(Data records)
Background: an optimization exercise with open tools, aiming at small area. Do not read the settings as production practice.
In this exercise RTL edits were held to simulation tests only and were not proved equivalent to the original.
Power figures rest on the tool's default switching activity, not on a simulated workload. The flow treats the clock pin as an ideal source, which a real chip does not have.

--- flow/design.v ---
module uart_rx(
    input           rst_n,
    input           mosi,
    input           start_rx,
    input           clk,
    input           tick,
    output          ok,
    output[7:0]     data
);
reg[3:0] cnt,next_cnt;
reg      rx_ok,next_rx_ok;
reg[1:0] state,next_state;
reg[7:0] rx,next_rx;
assign ok   = rx_ok;
assign data = rx;
always@(posedge clk or negedge rst_n)begin
    if(!rst_n)begin
        state <= 0;
        rx_ok <= 0;
    end
    else if(tick)begin
        state <= next_state;
        rx_ok <= next_rx_ok;
    end
end
always@(posedge clk)begin
    if(tick)begin
        cnt   <= next_cnt;
        rx    <= next_rx;
    end
end
parameter idle     = 0;
parameter rec_data = 1;
parameter done     = 2;
parameter wait_dmy = 3;
always@(*)begin
    next_state = state;
    next_rx_ok = rx_ok;
    next_rx    = rx;
    next_cnt   = cnt - |cnt;
    case(state)
        idle:begin
            next_rx_ok = 1'b0;
            if(start_rx&!mosi)begin
                next_state = rec_data;
                next_cnt   = 8;
            end
        end
        rec_data:begin
            if(|cnt)begin
                next_rx = {mosi,rx[7:1]};
            end
            else if(mosi)begin
                next_rx_ok = 1'b1;
                next_state = idle;
            end
            else begin 
                next_rx_ok = 1'b0;
                next_state = wait_dmy;
                next_cnt   = 8;
            end
        end
        wait_dmy:begin
            if(|cnt) next_state = idle;
        end        
    endcase
end
endmodule
module uart_tx(
    input      rst_n,
    input      clk,
    input      tick,
    input      start,
    input[7:0] data,
    output     miso,
    output reg ok
);
reg[3:0] tx_cnt,next_tx_cnt;
reg      state,next_state;
reg      tx,next_tx;
reg      next_ok;
reg[7:0] data_tmp,next_data_tmp;
assign miso = tx;
always@(posedge clk)begin
    if(tick)begin
        tx_cnt   <= next_tx_cnt;
    end
end
parameter idle      = 0;
parameter send_data = 1;
always@(posedge clk or negedge rst_n)begin
    if(!rst_n)begin
        state    <= idle; 
        tx       <= 1;
        data_tmp <= 0;
        ok       <= 1'b0;
    end
    else if(tick)begin
        state    <= next_state;
        tx       <= next_tx;
        data_tmp <= next_data_tmp;
        ok       <= next_ok;
    end
end
always@(*)begin
    next_state    = state;
    next_tx_cnt   = tx_cnt - |tx_cnt;
    next_tx       = tx;
    next_data_tmp = data_tmp;
    next_ok       = ok;
    case(state)
        idle:begin
            next_ok = 1'b0;
            if(start)begin
                next_state    = send_data;
                next_tx_cnt   = 8;
                next_tx       = 1'b0;
            end
        end
        send_data:begin
            if(|tx_cnt)begin
                next_tx    = data[8-tx_cnt];
            end
            else begin
                next_state = idle;
                next_ok    = 1'b1;
                next_tx    = 1'b1;
            end
        end
    endcase
end
endmodule
module baud_sel(
    input      clk,
    input      rst_n,
    output reg clk_bps,
    output     bps_tick, 
    input      mosi,
    input[2:0] mode
);
reg[3:0]  cnt;
reg[3:0]  zr; 
reg       clk_bps_q;
wire[3:0]  cmp;
parameter bps9600=15;
assign cmp = mode==0 ? bps9600 : 0;
wire resync;
always@(posedge clk or negedge rst_n)begin
    if(!rst_n)begin
        cnt <= 0;
    end
    else if(resync)begin
        cnt <= 0;
    end
    else begin
        cnt <= cnt < cmp ? cnt + 1 : 0;
    end
end
always@(posedge clk or negedge rst_n)begin
    if(!rst_n)begin
        clk_bps <= 1'b0;
    end
    else if(resync)begin
        clk_bps <= 1'b0;
    end
    else begin
        clk_bps <= cnt==cmp ? ~clk_bps : clk_bps;
    end
end
always@(posedge clk or negedge rst_n)begin
    if(!rst_n)begin
        clk_bps_q <= 1'b0;
    end
    else begin
        clk_bps_q <= clk_bps;
    end
end
assign bps_tick = clk_bps & ~clk_bps_q & ~resync & ~(zr==0 & ~mosi);
always@(posedge clk or negedge rst_n)begin
    if(!rst_n)begin
        zr <= 0;
    end
    else begin
        zr <= mosi ? 4'd0 : zr[3] ? zr : zr + 4'd1;
    end
end
assign resync = zr!=0 & ~zr[3]; 
endmodule
module fifo(
    input           clk,
    input           wclk, 
    input           rclk, 
    input           rst_n,
    input[7:0]      mosi,
    output reg[7:0] miso,
    output          rdy
);
localparam RING  = 6;
localparam SLOTS = 86; 
reg[SLOTS*8-1:0] ring[0:RING-1];
reg[7:0]         last; 
reg[6:0] phase; 
always@(posedge clk)begin
    phase <= phase >= SLOTS-1 ? 7'd0 : phase + 7'd1;
end
reg[2:0] wr,rr;
reg[6:0] ws,rs;
reg      wclk_q,rclk_q;
wire     wen = wclk & ~wclk_q;
wire     ren = rclk & ~rclk_q;
always@(posedge clk or negedge rst_n)begin
    if(!rst_n)begin
        wclk_q <= 1'b0;
        rclk_q <= 1'b0;
    end
    else begin
        wclk_q <= wclk;
        rclk_q <= rclk;
    end
end
wire[2:0] wr_n = wr==RING ? 3'd0 : wr!=RING-1 ? wr + 3'd1 : ws==SLOTS-1 ? RING : 3'd0;
wire[6:0] ws_n = wr==RING ? 7'd0 : wr!=RING-1 ? ws : ws==SLOTS-1 ? 7'd0 : ws + 7'd1;
wire[2:0] rr_n = rr==RING ? 3'd0 : rr!=RING-1 ? rr + 3'd1 : rs==SLOTS-1 ? RING : 3'd0;
wire[6:0] rs_n = rr==RING ? 7'd0 : rr!=RING-1 ? rs : rs==SLOTS-1 ? 7'd0 : rs + 7'd1;
always@(posedge clk or negedge rst_n)begin
    if(!rst_n)begin
        wr <= 0;
        ws <= 0;
    end
    else if(wen)begin
        wr <= wr_n;
        ws <= ws_n;
    end
end
always@(posedge clk or negedge rst_n)begin
    if(!rst_n)begin
        rr <= 0;
        rs <= 0;
    end
    else if(ren)begin
        rr <= rr_n;
        rs <= rs_n;
    end
end
reg      pw;
reg[2:0] pwr;
reg[6:0] pws;
reg[7:0] pwd;
wire     commit = pw & (pwr==RING | pws==phase);
always@(posedge clk)begin
    pw  <= wen | (pw & ~commit);
    {pwr,pws,pwd} <= ({18{wen}} & {wr,ws,mosi}) | ({18{~wen}} & {pwr,pws,pwd});
end
genvar g;
generate
    for(g=0;g<RING;g=g+1)begin:rings
        wire[7:0] tap = ring[g][SLOTS*8-1 -: 8];
        always@(posedge clk)begin
            ring[g] <= {ring[g][SLOTS*8-9:0], (commit & pwr==g) ? pwd : tap};
        end
    end
endgenerate
wire     wlast = commit & pwr==RING;
always@(posedge clk)begin
    last <= ({8{wlast}} & pwd) | ({8{~wlast}} & last);
end
reg      pv;
reg[7:0] pre;
wire[6:0] rs_1  = rs==SLOTS-1 ? 7'd0 : rs + 7'd1;
wire      fetch = ~pv & (rr==RING ? ~(pw & pwr==RING) : rs_1==phase);
wire[7:0] fdata = rr==RING ? last : ring[rr][7:0];
wire      w_at_r = ren ? (wr==rr_n & ws==rs_n) : (wr==rr & ws==rs);
always@(posedge clk or negedge rst_n)begin
    if(!rst_n)begin
        pv  <= 1'b0;
    end
    else if(wen & w_at_r)begin
        pv  <= 1'b1;
    end
    else if(ren)begin
        pv  <= 1'b0;
    end
    else if(fetch)begin
        pv  <= 1'b1;
    end
end
wire     pre_w = wen & w_at_r;
wire     pre_f = ~pre_w & fetch;
wire     pre_h = ~pre_w & ~fetch;
always@(posedge clk)begin
    pre <= ({8{pre_w}} & mosi) | ({8{pre_f}} & fdata) | ({8{pre_h}} & pre);
end
always@(posedge clk or negedge rst_n)begin
    if(!rst_n)begin
        miso <= 8'h00;
    end
    else if(ren)begin
        miso <= pre;
    end
end
assign rdy = wr==rr & ws==rs; 
endmodule
module fifo_top(
    input       clk,       
    input       rst_n,     
    input       mosi,      
    output      miso,      
    input       en_fifo,   
    output      clk_bps,   
    output      bps_tick,  
    output      rok,       
    output      wok,       
    input[2:0]  mode,      
    input[7:0]  mosi_data, 
    input[7:0]  miso_data, 
    output[7:0] miso_fifo,
    output[7:0] miso_rx,
    output      fifo_rdy,
    input       start_tx,
    input       start_rx,
    input       wclk,
    input       rclk
);
wire[7:0] miso_tx;
wire[7:0] mosi_fifo;
assign mosi_fifo = en_fifo ? mosi_data : miso_rx;
assign miso_tx   = en_fifo ? miso_data : miso_fifo;
baud_sel baud_sel(
     .clk    (clk    )
    ,.rst_n  (rst_n  )
    ,.clk_bps(clk_bps)
    ,.bps_tick(bps_tick)
    ,.mosi   (mosi   )
    ,.mode   (mode   )
);
uart_rx uart_rx(
     .clk      (clk       )
    ,.tick     (bps_tick  )
    ,.rst_n    (rst_n     )
    ,.mosi     (mosi      )
    ,.ok       (rok       )
    ,.data     (miso_rx   )
    ,.start_rx (start_rx  )
);
fifo fifo(
     .clk  (clk       )
    ,.wclk (wclk      )
    ,.rclk (rclk      )
    ,.rst_n(rst_n     )
    ,.mosi (mosi_fifo )
    ,.miso (miso_fifo )
    ,.rdy  (fifo_rdy  )
);
uart_tx uart_tx(
     .rst_n(rst_n          )
    ,.clk  (clk            )
    ,.tick (bps_tick       )
    ,.start(start_tx       )
    ,.data (miso_tx        )
    ,.miso (miso           )
    ,.ok   (wok            )
);
endmodule
module fifo_control(
    input       clk,   
    input       rst_n,
    input       mosi,
    output      miso,
    output[7:0] miso_rx,
    input[2:0]  cmd,
    output      fifo_done,
    output      fifo_busy,
    output      rok,
    output      clk_bps,
    output      bps_tick,
    input       cnt_ld,
    input       fe_done,
    output reg  sd_init,
    input       init_ok,
    output reg  sd_ren,
    output reg  sd_wen,
    input       sd_read_ok,
    input       sd_write_ok,
    input[7:0]  mosi_data,
    input       mosi_wclk,
    input       mosi_rclk,
    input       en_fc,
    output reg  set_fifo,
    output[7:0] miso_fifo,
    output      fifo_rdy
);
wire wok;
reg[2:0] state,next_state;
parameter idle       = 0,
          send_rx    = 1,
          send_tx    = 2,
          done       = 3,
          initial_sd = 4,
          sd_read    = 5,
          sd_write   = 6;
reg        start_rx,next_start_rx;
reg        start_tx,next_start_tx;
reg        en_fifo,next_en_fifo;
reg[15:0]  cnt,next_cnt;
reg        rclk,next_rclk;
reg        wclk,next_wclk;
reg        req,next_req;
reg        next_sd_init;
reg        next_sd_ren;
reg        next_sd_wen;
reg       fe_done_sync,fe_done_sync1;
always@(posedge clk or negedge rst_n)begin
    if(!rst_n)begin
        fe_done_sync  <= 1'b0;
        fe_done_sync1 <= 1'b0;
    end
    else begin
        fe_done_sync  <= fe_done;
        fe_done_sync1 <= fe_done_sync;
    end
end
reg next_set_fifo;
wire fifo_fe_done;
assign fifo_fe_done = fe_done_sync1&!fe_done_sync;
always@(posedge clk or negedge rst_n)begin
    if(!rst_n)begin
        state    <= idle;
        start_rx <= 1'b0;
        start_tx <= 1'b0;
        en_fifo  <= 1'b0;
        req      <= 1'b0;
        wclk     <= 1'b0;
        rclk     <= 1'b0;
        sd_init  <= 1'b0;
        sd_ren   <= 1'b0;
        sd_wen   <= 1'b0;
        set_fifo <= 1'b0;
    end
    else begin
        state    <= next_state;
        start_rx <= next_start_rx;
        start_tx <= next_start_tx;
        en_fifo  <= next_en_fifo;
        req      <= next_req;
        wclk     <= next_wclk;
        rclk     <= next_rclk;
        sd_init  <= next_sd_init;
        sd_ren   <= next_sd_ren;
        sd_wen   <= next_sd_wen;
        set_fifo <= next_set_fifo;
    end
end
always@(posedge clk)begin
    if(cnt_ld)begin
        cnt <= {cnt[7:0],miso_rx};
    end
    else begin
        cnt <= next_cnt;
    end
end
reg en;
always@(*)begin
    next_state    = state;
    next_start_rx = start_rx;
    next_start_tx = start_tx;
    next_en_fifo  = en_fifo;
    next_cnt      = cnt;
    next_req      = req;
    next_wclk     = wclk;
    next_rclk     = rclk;
    en            = 1'b0;
    next_sd_init  = sd_init;
    next_sd_ren   = sd_ren;
    next_sd_wen   = sd_wen;
    next_set_fifo = set_fifo;
    case(state)
        idle:begin
            next_start_rx = 1'b1;
            if(en_fc)begin
                if(cmd==3'd1)begin
                    next_state    = send_rx;
                    next_set_fifo = 1'b0;
                end
                else if(cmd==3'd2)begin
                    next_state    = initial_sd;
                end
                else if(cmd==3'd3)begin
                    next_state    = sd_read;
                    next_sd_ren   = 1'b1;
                end
                else if(cmd==3'd4)begin
                    next_state  = sd_write;
                    next_sd_wen = 1'b1;
                end
                else if(cmd==3'd6)begin
                    next_set_fifo = 1'b1;
                    next_state    = send_rx;
                end
            end
        end
        send_rx:begin
            next_req      = rok;
            en            = !req&rok;
            next_cnt      = en ? cnt - |cnt : cnt;
            if(en&(|cnt))begin
                next_wclk = 1'b1;
            end
            else if(rok&(~|cnt))begin
                if(set_fifo)begin
                    next_state     = done;
                end
                else begin
                    next_state    = send_tx;
                    next_rclk     = 1'b1;
                end
                next_wclk     = 1'b0;
                next_start_tx = 1'b1;
            end
            else begin
                next_wclk = 1'b0;
            end
        end
        send_tx:begin
            next_req = wok;
            en       = !req&wok;
            if(fifo_rdy&en)begin
                next_rclk  = 1'b0;
                next_state = done;
            end
            else if(en)begin
                next_rclk = 1'b1;
            end
            else begin
                next_rclk = 1'b0;
            end
        end
        initial_sd:begin
            next_req = rok;
            en       = !req&rok;
            next_cnt = en ? cnt - |cnt : cnt;
            if(|cnt)begin
            end
            else if(init_ok)begin
                next_state   = done;
                next_sd_init = 1'b0;
            end
            else begin
                next_sd_init  = 1'b1;
            end
        end
        sd_read:begin
            next_wclk    = mosi_wclk;
            next_en_fifo = 1'b1;
            if(sd_read_ok)begin
                next_en_fifo = 1'b0;
                next_state   = send_tx;
                next_sd_ren  = 1'b0;
                next_rclk    = 1'b1;
                next_start_tx = 1'b1;
            end
        end
        sd_write:begin
            next_rclk     = mosi_rclk;
            if(sd_write_ok)begin
                next_state  = done;
                next_sd_wen = 1'b0;
            end
            else if(set_fifo)begin
            end
        end
        done:begin
            next_start_tx = 1'b0;
            if(fifo_fe_done)begin
                next_state   = idle;
            end
        end
    endcase
end
assign fifo_done =  state == done;
assign fifo_busy = !(state==idle);
fifo_top fifo_top(
     .clk       (clk       )
    ,.rst_n     (rst_n     )
    ,.mosi      (mosi      )
    ,.miso      (miso      )
    ,.en_fifo   (en_fifo   )
    ,.mode      (3'd0      ) 
    ,.mosi_data (mosi_data )
    ,.miso_data (8'd0      ) 
    ,.start_tx  (start_tx  )
    ,.start_rx  (start_rx  )
    ,.miso_rx   (miso_rx   )
    ,.fifo_rdy  (fifo_rdy  )
    ,.rok       (rok       )
    ,.wok       (wok       )
    ,.clk_bps   (clk_bps   )
    ,.bps_tick  (bps_tick  )
    ,.wclk      (wclk      )
    ,.rclk      (rclk      )
    ,.miso_fifo (miso_fifo )
);
endmodule
module FELOGIC(
    input             clk,
    input             tick,
    input             rst_n,
    input             rok,
    input             fifo_done,
    input[7:0]        mosi,
    output reg[2:0]   cmd, 
    output            cnt_ld, 
    output            fe_done,
    input             fifo_busy,
    output reg[31:0]  sec,
    output reg        en_fc
);
    reg[6:0] rx_flag;
    reg      busy,busy_sync,busy_sync1;
    reg      cmd_05;
    always@(posedge clk or negedge rst_n)begin
        if(!rst_n)begin
            busy       <= 1'b0;
            busy_sync  <= 1'b0;
            busy_sync1 <= 1'b0;
        end
        else if(tick)begin
            busy       <= fifo_done;
            busy_sync  <= busy;
            busy_sync1 <= busy_sync;
        end
    end
    always@(posedge clk or negedge rst_n)begin
        if(!rst_n)begin
            en_fc <= 1'b0;
        end
        else if(tick&rok&rx_flag[2])begin
            en_fc <= 1'b1;
        end
        else if(tick&rx_flag[0])begin
            en_fc <= 1'b0;
        end
    end
    assign fe_done = !busy_sync1&busy_sync;
    assign cnt_ld = tick&rok&(|rx_flag[1:0]);
    always@(posedge clk or negedge rst_n)begin
        if(!rst_n)begin
            rx_flag <= 1;
        end
        else if(tick&fifo_done)begin
            rx_flag <= 1;
        end
        else if(tick&rok&rx_flag[2]&mosi==8'h03)begin
            rx_flag <= 1'b1;
        end
        else if(tick&rok&cmd_05&rx_flag[6])begin
            rx_flag <= 1'b1;
        end
        else if(tick&rok)begin
            rx_flag <= rx_flag << 1;
        end
    end
    always@(posedge clk)begin
        if(tick&rok&rx_flag[2])begin
            cmd <= |mosi[7:3] ? 3'd0 : mosi[2:0];
        end
    end
    always@(posedge clk or negedge rst_n)begin
        if(!rst_n)begin
            cmd_05 <= 1'b0;
        end
        else if(tick&rok&rx_flag[2]&mosi==8'h05)begin
            cmd_05 <= 1'b1;
        end
        else if(tick&rok&rx_flag[0])begin
            cmd_05 <= 0;
        end
    end
    always@(posedge clk or negedge rst_n)begin
        if(!rst_n)begin
            sec <= 0;
        end
        else if(tick&cmd_05&rok)begin
            sec <= |rx_flag[6:3] ? {sec[23:0],mosi} : sec;
        end
    end
endmodule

[THE PROBLEM] Lines with "SLOTS": find them in the data and copy each one.

[YOUR SOLUTION]
localparam SLOTS = 86; 
reg[SLOTS*8-1:0] ring[0:RING-1];
    phase <= phase >= SLOTS-1 ? 7'd0 : phase + 7'd1;
wire[2:0] wr_n = wr==RING ? 3'd0 : wr!=RING-1 ? wr + 3'd1 : ws==SLOTS-1 ? RING : 3'd0;
wire[6:0] ws_n = wr==RING ? 7'd0 : wr!=RING-1 ? ws : ws==SLOTS-1 ? 7'd0 : ws + 7'd1;
wire[2:0] rr_n = rr==RING ? 3'd0 : rr!=RING-1 ? rr + 3'd1 : rs==SLOTS-1 ? RING : 3'd0;
wire[6:0] rs_n = rr==RING ? 7'd0 : rr!=RING-1 ? rs : rs==SLOTS-1 ? 7'd0 : rs + 7'd1;
        wire[7:0] tap = ring[g][SLOTS*8-1 -: 8];
            ring[g] <= {ring[g][SLOTS*8-9:0], (commit & pwr==g) ? pwd : tap};
wire[6:0] rs_1  = rs==SLOTS-1 ? 7'd0 : rs + 7'd1;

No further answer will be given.